今年上半期におけるビール類(ビール・発泡酒・新ジャンル酒類)の総合計課税出荷数量は274万3773klで、前年同期の286万4894klに比べ、4・2%減少し、1―5月累計の3%減少からビール類の需要回復がかなり遅れている。このうちビールは142万8134klを出荷したが、前年同期の154万5205klに比べ7・6%もマイナスとなっている。発泡酒は68万7124klで、前年同期の73万3149klに比べ6・3%減少している一方で、新ジャンル酒類は62万8515klを出荷し、前年同期の58万6540klに比べ7・2%も増加しており、新ジャンル酒類のみが前年を大きく上回っている。(新ジャンル酒類のうち「その他の醸造酒」は36万5322klで、前年比14・2%減少している反面「リキュール」は26万3193klで、64%の大幅増加)
ビール類の総出荷数量中に占める各酒類の構成比は▽ビール=52・1%(前年53・9%)▽発泡酒=25・0%(25・6%)▽新ジャンル=22・9%(20・5%)--の状況で、ビールと発泡酒の構成比がダウンしている一方で、新ジャンル酒類のシェアが上昇しているのが注目される。

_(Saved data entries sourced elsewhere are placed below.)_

This design comes from an exercise in tuning for a short achievable clock period and few clock cycles on the open sky130 flow, not from production work.
No functional check of the RTL was part of any run shown here.
Power is estimated from default activity; no workload was simulated.

`run.sh`:
```
#!/bin/bash
# synth_recipe.tcl (not shown) runs the flow's synth.tcl, then flattens the netlist and writes it again
# the make line also repeats each setting of config.mk as NAME=value (left out here)
make -C /OpenROAD-flow-scripts/flow DESIGN_CONFIG=/design/flow/config.mk WORK_HOME=/design/flow/orfs CLKGATE_MAP_FILE= SYNTH_SCRIPT=/design/flow/synth_recipe.tcl finish
```
`constraint.sdc`:
```
create_clock -name core_clock -period 6.5 [get_ports {clk}]
set_input_delay 1.3000 -clock core_clock [delete_from_list [all_inputs] [get_ports {clk}]]
set_output_delay 1.3000 -clock core_clock [all_outputs]
set_load 0.01 [all_outputs]
```
`config.mk`:
```
export PLATFORM = sky130hd
export DESIGN_NAME = xca
export DESIGN_NICKNAME = xca
export VERILOG_FILES = /design/flow/design.v
export SDC_FILE = /design/flow/constraint.sdc
export NUM_CORES = 4
export LEC_CHECK = 0
export CAP_MARGIN = 20
export CORE_MARGIN = 2
export CORE_UTILIZATION = 40
export SLEW_MARGIN = 20
```
`design.v`:
```
module xca (
  input  wire        clk,
  input  wire        rst,           
  output wire        ready,
  input  wire        csr_we,
  input  wire [3:0]  csr_addr,
  input  wire [15:0] csr_wdata,
  output reg         fb_re,
  output reg  [11:0] fb_addr,
  input  wire [7:0]  fb_rdata,
  output reg         rt_we,
  output reg  [6:0]  rt_idx,
  output reg  [58:0] rt_wdata,
  output wire [2:0]  status,
  output reg  [3:0]  err,
  output reg  [15:0] infoa,
  output reg  [15:0] infob,
  output reg  [11:0] len,
  output reg  [7:0]  acc,
  output reg  [11:0] plen,
  output reg  [1:0]  ttype,
  output wire [15:0] comp,
  output reg  [11:0] cmdlen,
  output reg  [6:0]  count
);
  localparam [3:0] E_OK      = 4'd0,
                   E_SHORT   = 4'd1,
                   E_NOSTX   = 4'd2,
                   E_NOETX   = 4'd3,
                   E_CSUM    = 4'd4,
                   E_TYPE    = 4'd5,
                   E_LENGTH  = 4'd6,
                   E_FORMAT  = 4'd10,
                   E_ILLEGAL = 4'd13;
  reg         ready_r;
  reg         gotv;
  reg  [1:0]  htype;
  reg         comp_p;
  reg  [9:0]  comp_val;
  assign ready  = ready_r;
  assign status = {gotv, htype};
  assign comp   = {comp_p, 5'd0, comp_val};
  wire [3:0]  w_op   = csr_wdata[15:12];
  wire [11:0] w_arg  = csr_wdata[11:0];
  wire        arg_nz = |w_arg;
  wire        wr     = csr_we & ready_r;
  wire        wr_cmd = wr & (csr_addr == 4'h0);
  wire        len_lt4 = ~|len[11:2];
  wire c_aclr  = wr_cmd & (w_op == 4'h1) & ~arg_nz;
  wire c_axb   = wr_cmd & (w_op == 4'h2);
  wire c_csum  = wr_cmd & (w_op == 4'h3);
  wire c_frame = wr_cmd & ((w_op == 4'h4) | (w_op == 4'h5)) & ~arg_nz;
  wire c_ill   = wr_cmd & ~(((w_op == 4'h0) | (w_op == 4'h1) | (w_op == 4'h4) | (w_op == 4'h5)) & ~arg_nz)
                        & (w_op != 4'h2) & (w_op != 4'h3);
  wire c_short = c_frame & len_lt4;
  wire c_sweep = c_axb | (c_csum & arg_nz) | (c_frame & ~len_lt4);
  reg  [11:0] p_r;          
  reg  [11:0] pm5_r;        
  reg         p_lt2, p_eq2, p_eq5, p_lt6, p_lt4;
  always @(posedge clk) begin
    p_r   <= len - 12'd4;
    pm5_r <= len - 12'd9;
    p_lt2 <= (len < 12'd6);
    p_eq2 <= (len == 12'd6);
    p_eq5 <= (len == 12'd9);
    p_lt6 <= (len < 12'd10);
    p_lt4 <= (len < 12'd8);
  end
  reg         m_frame, m_dec, m_axb;
  reg  [11:0] rem;          
  wire        rem1 = (rem == 12'd1);
  wire        rem2 = (rem == 12'd2);
  wire        rem3 = (rem == 12'd3);
  reg         v1, last1, etx1, trh1;
  reg  [11:0] a1;
  reg         v2, last2, etx2, trh2;
  reg  [11:0] a2;
  reg  [7:0]  d2;
  wire       is_dig  = (d2 >= 8'h30) && (d2 <= 8'h39);
  wire       is_hup  = (d2 >= 8'h41) && (d2 <= 8'h46);
  wire       is_hlo  = (d2 >= 8'h61) && (d2 <= 8'h66);
  wire       is_hexu = is_dig | is_hup;
  wire       is_hex  = is_hexu | is_hlo;
  wire       is_sign = (d2 == 8'h2B) || (d2 == 8'h2D);
  wire [3:0] hv      = d2[6] ? (d2[3:0] + 4'd9) : d2[3:0];
  reg  [35:0] pos;
  wire [29:0] ring = pos[35:6];
  wire c_dig  = ring[0] | ring[1] | ring[2] | ring[5] | ring[6] | ring[7] | ring[8] |
                ring[10] | ring[11] | ring[19] | ring[20] | ring[21];
  wire c_sign = ring[4] | ring[9];
  wire c_hex  = ring[13] | ring[14] | ring[16] | ring[17];
  reg         etx_seen;
  wire        blk_on = v2 & m_frame & ~etx_seen & ~etx2;
  wire        blk_bad = blk_on & ((c_dig & ~is_dig) | (c_sign & ~is_sign) | (c_hex & ~is_hex));
  wire        stx_abort = v2 & m_frame & pos[0] & (d2 != 8'h02);
  reg  [7:0]  csum;
  reg  [7:0]  stx_b, etx_b, th, tl, t1, t2, d3b, d4b, d5b;
  reg         stx_bad, etx_bad, th_ok, tl_ok, geq;
  reg  [3:0]  thv;
  reg         bad3, bad4, bad5;
  reg         berr;
  reg  [7:0]  berr_b;
  reg  [11:0] berr_i;
  reg         fin;
  reg  [3:0]  rc0, rc1, rc2, rv0, rv1, rv2, rv3, re0, re1, rs0, rs1, rs2;
  reg         rvs, res;
  reg  [7:0]  rops, rers;
  reg         cv1, cv2, cv3;
  reg  [9:0]  pc0, ps0;
  reg  [6:0]  pc1, ps1;
  reg  [3:0]  pc2, ps2;
  reg  [13:0] pv0;
  reg  [9:0]  pv1;
  reg  [6:0]  pv2;
  reg  [3:0]  pv3;
  reg  [6:0]  pe0;
  reg  [3:0]  pe1;
  reg  [9:0]  qc, qs;
  reg  [13:0] qva;
  reg  [7:0]  qvb;
  reg  [6:0]  qe;
  always @(posedge clk) begin
    if (v2 & m_frame) begin
      if (ring[0])  rc0 <= d2[3:0];
      if (ring[1])  rc1 <= d2[3:0];
      if (ring[2])  rc2 <= d2[3:0];
      if (ring[4])  rvs <= d2[2];
      if (ring[5])  rv0 <= d2[3:0];
      if (ring[6])  rv1 <= d2[3:0];
      if (ring[7])  rv2 <= d2[3:0];
      if (ring[8])  rv3 <= d2[3:0];
      if (ring[9])  res <= d2[2];
      if (ring[10]) re0 <= d2[3:0];
      if (ring[11]) re1 <= d2[3:0];
      if (ring[13]) rops[7:4] <= hv;
      if (ring[14]) rops[3:0] <= hv;
      if (ring[16]) rers[7:4] <= hv;
      if (ring[17]) rers[3:0] <= hv;
      if (ring[19]) rs0 <= d2[3:0];
      if (ring[20]) rs1 <= d2[3:0];
      if (ring[21]) rs2 <= d2[3:0];
    end
    cv1 <= blk_on & ring[21];
    cv2 <= cv1;
    cv3 <= cv2;
    pc0 <= rc0 * 10'd100;  pc1 <= rc1 * 7'd10;  pc2 <= rc2;
    ps0 <= rs0 * 10'd100;  ps1 <= rs1 * 7'd10;  ps2 <= rs2;
    pv0 <= rv0 * 14'd1000; pv1 <= rv1 * 10'd100; pv2 <= rv2 * 7'd10; pv3 <= rv3;
    pe0 <= re0 * 7'd10;    pe1 <= re1;
    qc  <= pc0 + {3'd0, pc1} + {6'd0, pc2};
    qs  <= ps0 + {3'd0, ps1} + {6'd0, ps2};
    qva <= pv0 + {4'd0, pv1};
    qvb <= {1'b0, pv2} + {4'd0, pv3};
    qe  <= pe0 + {3'd0, pe1};
  end
  wire [58:0] entry = {qs, rers, rops, qe, res, qva + {6'd0, qvb}, rvs, qc};
  localparam integer SD = 99;
  reg  [SD*59-1:0] stk;
  reg         pop_en;
  reg  [6:0]  pop_idx;
  always @(posedge clk) begin
    if (cv3)
      stk <= {stk[(SD-1)*59-1:0], entry};
    else if (pop_en)
      stk <= {59'd0, stk[SD*59-1:59]};
  end
  reg  [6:0]  nval, nm1;
  reg  [11:0] e_v;
  reg         eq_e;
  reg  [9:0]  cvv;
  reg  [1:0]  tag_k;        
  reg  [3:0]  dz_err;
  reg  [15:0] dz_a, dz_b;
  reg  [1:0]  dz_ht, dz_tt;
  reg         dz_cp;
  reg  [9:0]  dz_cv;
  reg  [11:0] dz_cl;
  reg  [6:0]  dz_cnt;
  reg         dz_pop;
  wire        dig_bad   = bad3 | bad4 | bad5;
  wire [7:0]  dig_b     = bad3 ? d3b : (bad4 ? d4b : d5b);
  wire [11:0] dig_i     = bad3 ? 12'd3 : (bad4 ? 12'd4 : 12'd5);
  wire        dig_bad34 = bad3 | bad4;
  always @(posedge clk) begin
    nval  <= d3b[3:0] * 7'd10 + {3'd0, d4b[3:0]};
    nm1   <= d3b[3:0] * 7'd10 + {3'd0, d4b[3:0]} - 7'd1;
    e_v   <= d3b[3:0] * 12'd300 + d4b[3:0] * 12'd30 + 12'd5;
    eq_e  <= (e_v == p_r);
    cvv   <= d3b[3:0] * 10'd100 + d4b[3:0] * 10'd10 + {6'd0, d5b[3:0]};
    tag_k <= (t1 == 8'h44 && t2 == 8'h41) ? 2'd1 :
             (t1 == 8'h53 && t2 == 8'h54) ? 2'd2 :
             (t1 == 8'h4D && t2 == 8'h44) ? 2'd3 : 2'd0;
    dz_err <= E_OK;  dz_a <= 16'd0;  dz_b <= 16'd0;
    dz_ht  <= tag_k; dz_tt <= 2'd0;  dz_cp <= 1'b0;  dz_cv <= 10'd0;
    dz_cl  <= 12'd0; dz_cnt <= 7'd0; dz_pop <= 1'b0;
    if (p_lt2) begin
      dz_err <= E_TYPE; dz_b <= {4'd0, p_r}; dz_ht <= 2'd0;
    end else begin
      case (tag_k)
        2'd1: begin
          if (p_eq2) begin
            dz_tt <= 2'd1;
          end else if (p_eq5) begin
            if (dig_bad) begin
              dz_err <= E_FORMAT; dz_a <= {8'd0, dig_b}; dz_b <= {4'd0, dig_i};
            end else begin
              dz_tt <= 2'd1; dz_cp <= 1'b1; dz_cv <= cvv;
            end
          end else begin
            dz_err <= E_LENGTH; dz_b <= {4'd0, p_r};
          end
        end
        2'd2: begin
          if (p_lt6) begin
            dz_err <= E_LENGTH; dz_a <= 16'd6; dz_b <= {4'd0, p_r};
          end else if (dig_bad) begin
            dz_err <= E_FORMAT; dz_a <= {8'd0, dig_b}; dz_b <= {4'd0, dig_i};
          end else begin
            dz_tt <= 2'd2; dz_cp <= 1'b1; dz_cv <= cvv; dz_cl <= pm5_r;
          end
        end
        2'd3: begin
          if (p_lt4) begin
            dz_err <= E_LENGTH; dz_a <= 16'd5; dz_b <= {4'd0, p_r};
          end else if (dig_bad34) begin
            dz_err <= E_FORMAT; dz_a <= {8'd0, bad3 ? d3b : d4b}; dz_b <= bad3 ? 16'd3 : 16'd4;
          end else if (!eq_e) begin
            dz_err <= E_LENGTH; dz_a <= {4'd0, e_v}; dz_b <= {4'd0, p_r};
          end else if (berr) begin
            dz_err <= E_FORMAT; dz_a <= {8'd0, berr_b}; dz_b <= {4'd0, berr_i};
          end else begin
            dz_tt <= 2'd3; dz_cnt <= nval; dz_pop <= (nval != 7'd0);
          end
        end
        default: begin
          dz_err <= E_TYPE; dz_a <= {t1, t2}; dz_b <= {4'd0, p_r};
        end
      endcase
    end
  end
  wire fc_early = stx_bad | etx_bad;
  wire fc_fail  = fc_early | ~(th_ok & tl_ok) | ~geq;
  always @(posedge clk) begin
    v1    <= fb_re & ~stx_abort;
    last1 <= rem1;
    etx1  <= m_frame & rem3;
    trh1  <= m_frame & rem2;
    a1    <= fb_addr;
    v2    <= v1 & ~stx_abort;
    last2 <= last1;
    etx2  <= etx1;
    trh2  <= trh1;
    a2    <= a1;
    d2    <= fb_rdata;
    fin   <= 1'b0;
    rt_we <= 1'b0;
    if (fb_re) begin
      fb_addr <= fb_addr + 12'd1;
      rem     <= rem - 12'd1;
      if (rem1 | stx_abort) fb_re <= 1'b0;
    end
    if (v2) begin
      pos <= {pos[34:6], pos[35] | pos[5], pos[4:0], 1'b0};
      if (m_frame) begin
        if (!etx_seen) csum <= csum ^ d2;
        if (pos[0]) begin stx_b <= d2; stx_bad <= (d2 != 8'h02); end
        if (pos[1]) t1 <= d2;
        if (pos[2]) t2 <= d2;
        if (pos[3]) begin d3b <= d2; bad3 <= ~is_dig; end
        if (pos[4]) begin d4b <= d2; bad4 <= ~is_dig; end
        if (pos[5]) begin d5b <= d2; bad5 <= ~is_dig; end
        if (etx2) begin etx_b <= d2; etx_bad <= (d2 != 8'h03); etx_seen <= 1'b1; end
        if (trh2) begin th <= d2; th_ok <= is_hexu; thv <= hv; end
        if (last2) begin
          tl    <= d2;
          tl_ok <= is_hexu;
          geq   <= ({thv, hv} == csum);
        end
        if (blk_bad & ~berr) begin berr <= 1'b1; berr_b <= d2; berr_i <= a2; end
        if (last2 | stx_abort) fin <= 1'b1;
      end else begin
        csum <= csum ^ d2;
        if (last2) begin
          acc     <= m_axb ? (acc ^ d2) : (csum ^ d2);
          ready_r <= 1'b1;
        end
      end
    end
    if (fin) begin
      if (!fc_early) acc <= csum;
      gotv <= ~fc_early & th_ok & tl_ok;
      plen <= fc_fail ? 12'd0 : p_r;
      if (fc_fail | ~m_dec) begin
        htype <= 2'd0;
        infob <= 16'd0;
        if (stx_bad) begin
          err <= E_NOSTX; infoa <= {8'd0, stx_b};
        end else if (etx_bad) begin
          err <= E_NOETX; infoa <= {8'd0, etx_b}; infob <= {4'd0, len - 12'd3};
        end else if (!(th_ok & tl_ok)) begin
          err <= E_CSUM; infoa <= {th, tl}; infob <= {8'd0, csum};
        end else if (!geq) begin
          err <= E_CSUM; infoa <= {8'd0, thv, tl[6] ? (tl[3:0] + 4'd9) : tl[3:0]}; infob <= {8'd0, csum};
        end else begin
          err <= E_OK; infoa <= 16'd0;
        end
        if (m_dec) begin
          ttype <= 2'd0; comp_p <= 1'b0; comp_val <= 10'd0; cmdlen <= 12'd0; count <= 7'd0;
        end
        ready_r <= 1'b1;
      end else begin
        err      <= dz_err;
        infoa    <= dz_a;
        infob    <= dz_b;
        htype    <= dz_ht;
        ttype    <= dz_tt;
        comp_p   <= dz_cp;
        comp_val <= dz_cv;
        cmdlen   <= dz_cl;
        count    <= dz_cnt;
        if (dz_pop) begin
          pop_en  <= 1'b1;
          pop_idx <= nm1;
        end else
          ready_r <= 1'b1;
      end
    end
    if (pop_en) begin
      rt_we    <= 1'b1;
      rt_idx   <= pop_idx;
      rt_wdata <= stk[58:0];
      pop_idx  <= pop_idx - 7'd1;
      if (pop_idx == 7'd0) pop_en <= 1'b0;
    end
    if (rt_we & ~pop_en) ready_r <= 1'b1;
    if (wr) begin
      case (csr_addr)
        4'h5: len <= csr_wdata[11:0];
        4'h8: ttype <= csr_wdata[1:0];
        4'h9: begin comp_p <= csr_wdata[15]; comp_val <= csr_wdata[9:0]; end
        4'hA: cmdlen <= csr_wdata[11:0];
        4'hB: count <= csr_wdata[6:0];
        default: ;
      endcase
      if (c_aclr | (c_csum & ~arg_nz)) acc <= 8'd0;
      if (c_ill) begin
        err <= E_ILLEGAL; infoa <= csr_wdata; infob <= 16'd0; gotv <= 1'b0; htype <= 2'd0;
      end
      if (c_short) begin
        err <= E_SHORT; infoa <= {4'd0, len}; infob <= 16'd0; gotv <= 1'b0; htype <= 2'd0;
        plen <= 12'd0;
        if (w_op[0]) begin
          ttype <= 2'd0; comp_p <= 1'b0; comp_val <= 10'd0; cmdlen <= 12'd0; count <= 7'd0;
        end
      end
      if (c_sweep) begin
        ready_r  <= 1'b0;
        fb_re    <= 1'b1;
        fb_addr  <= c_axb ? w_arg : 12'd0;
        rem      <= c_axb ? 12'd1 : (c_csum ? w_arg : len);
        m_frame  <= c_frame;
        m_dec    <= w_op[0];
        m_axb    <= c_axb;
        csum     <= 8'd0;
        pos      <= 36'd1;
        etx_seen <= 1'b0;
        berr     <= 1'b0;
      end
    end
    if (rst) begin
      ready_r  <= 1'b1;
      fb_re    <= 1'b0;
      v1       <= 1'b0;
      v2       <= 1'b0;
      fin      <= 1'b0;
      pop_en   <= 1'b0;
      rt_we    <= 1'b0;
      gotv     <= 1'b0;
      htype    <= 2'd0;
      err      <= 4'd0;
      infoa    <= 16'd0;
      infob    <= 16'd0;
      len      <= 12'd0;
      acc      <= 8'd0;
      plen     <= 12'd0;
      ttype    <= 2'd0;
      comp_p   <= 1'b0;
      comp_val <= 10'd0;
      cmdlen   <= 12'd0;
      count    <= 7'd0;
    end
  end
endmodule
```
==> impl_metrics.tcl, run 1 <==
set metrics [dict create \
    endpoint "e_v[11]" \
    antenna_found_initial 14 \
    ir_drop_v 0.000238 \
    met2_length_um 202000 \
    highest_layer "met5" \
    r2r_end "e_v[11]" \
    synth_async_sr_flop_share_pct 0 \
    cts_max_level 6 \
    die_w_um 830 \
    wl_met1_um 200000 \
    tns_ns 0 \
    rows 303 \
    vias 124000 \
    worstHoldPathCells 0 \
    startpoint "d4b[2]" \
    drc 0 \
    slew_headroom_pct 23.3 \
    wire_per_inst_um 17.3 \
    synth_common_cells "6087 x edfxtp_1, 5781 x mux2_2, 733 x clkbuf_1" \
    tritoncts "yes" \
    path_common_cell "fa_1" \
    status "complete, no violations" \
    overflow 0 \
    n_fill_cell 58600 \
    die_h_um 830 \
    start_util_pct 40.1 \
    worstPathArrival_ns 5.28 \
    synth-seq-area-share_pct 70.5 \
    cp_top_family "adder cells" \
    drt_iter0_markers 8559 \
    critical_path.max_stage_delay_ns 0.73 \
    grt_max_degree 217 \
    reg2reg_slack_ns 2.19 \
    die_area_sq_um 689000 \
    grt_pass1_vias 130000 \
    ant_nets 0 \
    fmaxAchievable_mhz 232 \
    place_congestion 0.833 \
    num_io_pins 220 \
    crit_chain "fa_1 > fa_1 > inv_1 > fa_1 > inv_1 > a21o_1 > a21oi_1 > xnor2_1 > ha_1 > ha_1 > nand2_1 > o21ai_0 > o21a_1 > o21a_1 > o21ai_0 > xnor2_1" \
    synth_cell_types 83 \
    avgViaCountPerCell 5.00 \
    insertion_delay_ns 1.06 \
    stdcell_count 24800 \
    yosys.cell_count.top_type "edfxtp_1" \
    critPathLaunchType "flip-flop" \
    wl_met3_um 15400 \
    ff2ff_path_depth 16 \
    synth_edf_count 6087 \
    r2r-start "d4b[2]" \
    finalSetupViolCount 0 \
    cts_sinks 6563 \
    tightest_slew_ns 1.15 \
    ys.flop_type "edfxtp_1" \
    cp_slowest_cell "edfxtp_1" \
    max_cap_viol_count 0 \
    synth_seq_cells 6563 \
    synth_area_sq_um 273000 \
    wl_um 428000 \
    layout-drive-gt1-share_pct 44.0 \
    post_cts_buffers 0 \
    port_buffers 214 \
    grt_pass1_wl_um 696000 \
    crit_type "reg -> reg" \
    min_period_ns 4.31 \
    ctsResizeCount 0 \
    final_util_pct 45.1 \
    drv_slew 0 \
    syn-instance-count 14900 \
    track_usage_pct 11.9 \
    cp_num_buf_inv 2 \
    worstPathMaxFanout 13 \
    cts.clk_slew.worst_paths_ns 0.06 \
    avgSynthCellArea_sq_um 18.3 \
    synth_top_cell_by_area "edfxtp_1" \
    dpl.hpwl_um 254000 \
    leakage_nw 80.5 \
    final_nets 15500 \
    ctsHoldBuffers 0 \
    rsz0062_at_grt "false" \
    power.density_nw_per_um2 273 \
    synth_area_leaders "edfxtp_1 67%, mux2_2 24%, dfxtp_1 3.5%" \
    worstPathRequired_ns 7.47 \
    firstDrtPassIters 6 \
    cts-root-buf "clkbuf_16" \
    synth_warnings 1 \
    core-area_sq_um 681000 \
    cts_buffer_depth 4 \
    critical_path_depth 16 \
    hold_viol 0 \
    skew_ns 0.0973 \
    finalCritPeriodShare_pct 66.3 \
    worstSetupEndpointType "flip-flop" \
    syn_to_final_growth_pct 12.5 \
    synth_top_area_share_pct 67.0 \
    cts_buffers 688 \
    min_path_type "reg -> reg" \
    dp_cells 23500 \
]
-- sequential cells by signal (all words and copies together), names as in the netlist, 16 cells and up --
| register | flops |
|---|---|
| dz_a | 16 |
| pos | 36 |
| rt_wdata | 59 |
| infob | 16 |
| stk | 5841 |
| infoa | 16 |
-- kinds of logic (layout without fill, tap and decap cells) --
family | Yosys count | count (layout) | synth area share, %
mux | 5835 | 5835 | 24.0
other cells | 1 | 8 | 0.00137
buf+inv | 891 | 1758 | 1.28
simple gates | 787 | 787 | 1.51
fa+ha+maj | 211 | 211 | 1.07
xor+xnor | 165 | 165 | 0.529
flops | 6563 | 6563 | 70.5
compound gates | 460 | 460 | 1.11
-- report_power, final --
group | switching (mW) | internal [mW] | total, mW
sequential | 0.152 | 45.6 | 45.8
clock | 16.1 | 21.3 | 37.4
combinational | 0.276 | 0.216 | 0.492
total | 16.5 | 67.2 | 83.7
-- cells in the final DEF (no fill, tap or decap), drive strengths merged, types with 58 or more instances in the layout --
master and count:
a21oi 124, and2 99, mux2 5781, xnor2 96, ha 173, edfxtp 6087, clkinv 263, nor2 258
buf 192, inv 149, a22oi 58, clkdlybuf4s50 214, dfxtp 476, clkbuf 900, nand2 157, o21ai 70
xor2 69
-- worst min path at each step --
stage,start,to,slack [ns]
finish,a1[8],a2[8],0.32
global route,a1[4],a2[4],0.33
CTS,last1,last2,0.33
detailed placement,last1,last2,0.31
global placement,cv1,cv2,0.31
floorplan,a1[0],a2[0],0.31
-- metal layers --
| metal | vias up | global-route usage, % |
|---|---|---|
| met3 | 774 | 1.88 |
| met1 | 62800 | 16.6 |
| li1 | 58800 | - |
| met4 | 4 | 3.30 |
| met5 | - | 0 |
| met2 | 1428 | 19.4 |
-- through the flow --
stage | hold WS (ns) | setup WS (ns) | power [mW] | cell area (sq um)
after global placement | 0.313 | 1.89 | 47.2 | 286000
after floorplan | 0.310 | -37.25 | 47.0 | 273000
after global routing | 0.333 | 1.85 | 86.7 | 307000
after CTS | 0.326 | 2.19 | 85.0 | 307000
after detailed placement | 0.312 | 1.91 | 47.2 | 286000
final | 0.322 | 2.19 | 83.7 | 307000
-- cell type report --
| type | count | area [sq um] | share of cell area (%) |
|---|---|---|---|
| Inverter | 118 | 445 | 0.145 |
| Timing Repair Buffer | 406 | 4530 | 1.47 |
| Tap cell | 8997 | 11300 | 3.67 |
| Sequential cell | 6563 | 192000 | 62.6 |
| Antenna cell | 3 | 7.51 | 0.00245 |
| Clock buffer | 900 | 18400 | 6.00 |
| Clock inverter | 334 | 2800 | 0.913 |
| Multi-Input combinational cell | 7463 | 77200 | 25.1 |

また、ビール酒造組合がまとめた6月分のビール市場動向によると「6月は降水量が多いなどの天候不順の影響や出荷日数が前年より少し減少したことが響いた」としている。
今年上半期におけるビールの容器別販売動向(前年同期比)は▽びん=90・1%▽缶=90・7%▽樽・タンク=96・7%--で、構成比は▽びん=24・6%▽缶=42・8%▽樽・タンク=32・6%--の状況。用途別販売動向は業務用が95・1%、家庭用が90・1%の状況としている。
ビール業界ではビール類の総需要が、前年上半期対比4・2%減少で折り返した厳しい状況から早く脱却を目指し、最需要期の7月、8月の好天・高温をひたすら期待し、マーケティング活動、商品展開にさらに注力するものとみられ、今後の動向が注目される。